Neuronal infection and centripetal passive movement of the virus within axons result in infection of the central nervous system. An ascending wave of neuronal infection and neuronal dysfunction then occurs. Virus reaches the limbic system of the brain, where it replicates extensively, leading to the fury seen clinically. Progressive spread within the central nervous system changes to the dumb or paralytic form of the disease. Depression, coma, and death from respiratory arrest follow.
Late in the infection, rabies virus spreads centrifugally from the central nervous system through peripheral nerves to a variety of organs including the salivary glands. In the nervous system most virus is formed by budding on intracytoplasmic membranes in the salivary glands, virions bud on plasma membranes at the apical (luminal) surface of mucous cells and are released in high concentrations into the saliva. Thus the saliva is highly infectious at the time when virus replication within the central nervous system causes the infected animal to become furious and bite indiscriminately.
The brains of animals with rabies exhibit variable inflammation and only modest histological evidence of neuronal injury; the presence of eosinophilic intracytoplasmic inclusions (Negri bodies) in neurons is characteristic and diagnostic, these being especially common in neurons in the hippocampus and Purkinje cells in the cerebellum. This remarkable of lethal neurological dysfunction despite minimal target destruction in many rabid animals suggests that the primary neuronal lesion is functional rather than structural.
Negri bodies in the neurons are characteristic of rabies, but not infrequently are difficult to identify. It is important to determine whether an animal have bitten a human is rabid.

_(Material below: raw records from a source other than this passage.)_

--- src/rtl/occ_pkg.sv ---
package occ_pkg;
    typedef enum logic [1:0] {
        OCC_EMPTY   = 2'd0,
        OCC_PARTIAL = 2'd1,
        OCC_FULL    = 2'd2
    } occ_state_t;

    typedef enum logic [1:0] {
        STEP_HOLD = 2'd0,
        STEP_UP   = 2'd1,
        STEP_DOWN = 2'd2
    } step_t;
endpackage

--- src/rtl/occ_bcd_digit.sv ---
module occ_bcd_digit (
    input  logic       clk,
    input  logic       rst,
    input  logic       en,
    input  logic       up,
    output logic [3:0] digit
);
    always_ff @(posedge clk) begin
        if (rst) begin
            digit <= 4'd0;
        end else if (en) begin
            if (up) begin
                digit <= (digit == 4'd9) ? 4'd0 : digit + 4'd1;
            end else begin
                digit <= (digit == 4'd0) ? 4'd9 : digit - 4'd1;
            end
        end
    end
endmodule

--- src/rtl/occ_step_select.sv ---
module occ_step_select
    import occ_pkg::*;
(
    input  logic       entry_pulse,
    input  logic       exit_pulse,
    input  occ_state_t state,
    output step_t      step
);
    always_comb begin
        unique case ({entry_pulse, exit_pulse})
            2'b10:   step = (state == OCC_FULL)  ? STEP_HOLD : STEP_UP;
            2'b01:   step = (state == OCC_EMPTY) ? STEP_HOLD : STEP_DOWN;
            default: step = STEP_HOLD;
        endcase
    end
endmodule
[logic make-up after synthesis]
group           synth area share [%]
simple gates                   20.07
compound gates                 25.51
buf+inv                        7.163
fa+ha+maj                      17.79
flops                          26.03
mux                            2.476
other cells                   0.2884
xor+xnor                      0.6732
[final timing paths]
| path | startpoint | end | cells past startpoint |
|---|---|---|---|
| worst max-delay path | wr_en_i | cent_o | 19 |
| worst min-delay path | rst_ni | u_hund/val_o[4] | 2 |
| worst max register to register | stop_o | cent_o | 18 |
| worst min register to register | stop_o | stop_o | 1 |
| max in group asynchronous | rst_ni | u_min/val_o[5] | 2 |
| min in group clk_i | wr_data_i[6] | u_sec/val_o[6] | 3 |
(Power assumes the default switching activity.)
--- src/rtl/dma_req_pkg.sv ---
package dma_req_pkg;
  typedef enum logic [1:0] {
    ST_ARMED   = 2'd0,
    ST_PENDING = 2'd1,
    ST_RELEASE = 2'd2
  } req_state_e;
endpackage

--- src/rtl/dma_req_avail.sv ---
module dma_req_avail #(
  parameter int DEPTH     = 16,
  parameter bit IS_SOURCE = 1'b0,
  parameter int CNT_W     = $clog2(DEPTH + 1)
) (
  input  logic [CNT_W-1:0] fifo_level,
  input  logic [CNT_W-1:0] burst_thresh,
  output logic             single_ok,
  output logic             burst_ok
);
  localparam logic [CNT_W-1:0] DEPTH_V = CNT_W'(DEPTH);

  logic [CNT_W-1:0] avail;

  generate
    if (IS_SOURCE) begin : g_source
      assign avail = fifo_level;
    end else begin : g_sink
      assign avail = (fifo_level >= DEPTH_V) ? '0 : (DEPTH_V - fifo_level);
    end
  endgenerate

  assign single_ok = (avail != '0);
  assign burst_ok  = (burst_thresh != '0) && (avail >= burst_thresh);
endmodule

--- src/rtl/dma_req_fsm.sv ---
module dma_req_fsm
  import dma_req_pkg::*;
(
  input  logic clk,
  input  logic rst_n,
  input  logic single_ok,
  input  logic burst_ok,
  input  logic dma_ack,
  output logic burst_req,
  output logic single_req
);
  req_state_e state_q, state_d;
  logic       burst_d, single_d;
  logic       out_en;

  always_comb begin
    state_d  = state_q;
    burst_d  = burst_req;
    single_d = single_req;
    unique case (state_q)
      ST_ARMED: begin
        if (!dma_ack && (single_ok || burst_ok)) begin
          state_d  = ST_PENDING;
          burst_d  = burst_ok;
          single_d = single_ok;
        end
      end
      ST_PENDING: begin
        if (dma_ack) begin
          state_d  = ST_RELEASE;
          burst_d  = 1'b0;
          single_d = 1'b0;
        end else begin
          burst_d = burst_req | burst_ok;
        end
      end
      ST_RELEASE: begin
        if (!dma_ack) state_d = ST_ARMED;
      end
      default: begin
        state_d  = ST_ARMED;
        burst_d  = 1'b0;
        single_d = 1'b0;
      end
    endcase
  end

  assign out_en = (burst_d != burst_req) || (single_d != single_req);

  always_ff @(posedge clk or negedge rst_n) begin
    if (!rst_n) begin
      state_q <= ST_ARMED;
    end else begin
      state_q <= state_d;
    end
  end

  always_ff @(posedge clk or negedge rst_n) begin
    if (!rst_n) begin
      burst_req  <= 1'b0;
      single_req <= 1'b0;
    end else if (out_en) begin
      burst_req  <= burst_d;
      single_req <= single_d;
    end
  end
endmodule

--- src/rtl/dma_req_ackmon.sv ---
module dma_req_ackmon (
  input  logic clk,
  input  logic rst_n,
  input  logic dma_ack,
  input  logic burst_req,
  input  logic single_req,
  output logic proto_err
);
  logic idle_ack;
  logic stale_q, stale_d;
  logic err_d;

  always_comb begin
    idle_ack = dma_ack && !burst_req && !single_req;
    stale_d  = idle_ack;
    err_d    = idle_ack && stale_q;
  end

  always_ff @(posedge clk or negedge rst_n) begin
    if (!rst_n) begin
      stale_q   <= 1'b0;
      proto_err <= 1'b0;
    end else begin
      stale_q   <= stale_d;
      proto_err <= err_d;
    end
  end
endmodule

If rabies is suspected, the animal must be killed and brain tissue collected for testing. Post-mortem diagnosis most commonly involves direct immunofluorescence or immunohistochemical staining to demonstrate rabies virus antigen in frozen sections of brain tissue (medulla, cerebellum, and hippocampus).
Antemortem diagnosis is attempted in suspected human rabies cases using RT-PCR of saliva or immunofluorescence staining of skin biopsy or corneal impression. Only positive results are of diagnostic value. Rabies virus proteins are highly immunogenic, and different types of vaccines have been developed. Virus-specific responses are not detected in infected animals during the stage of movement of the central nervous system, because little antigen is delivered to the immune system as most is sequestered in muscle cells or within axons.
Infectious rabies virus is susceptible to antibody-mediated neutralization and clearance during this early stage, hence the efficacy in exposed humans of the classical Pasteurian post-exposure vaccination, when combined with the administration of hyperimmune globulin. Immunologic intervention is effective for some time during the long incubation period because of the delay between the initial virus replication in muscle cells and the entry of virus into the nervous system.
Oral vaccination against rabies has been used either live-attenuated or recombinant vaccines that are delivered in baits to target wildlife species. Recombinant vaccinia viruses that express the rabies virus glycoprotein have proven effective in immunizing foxes and raccoons.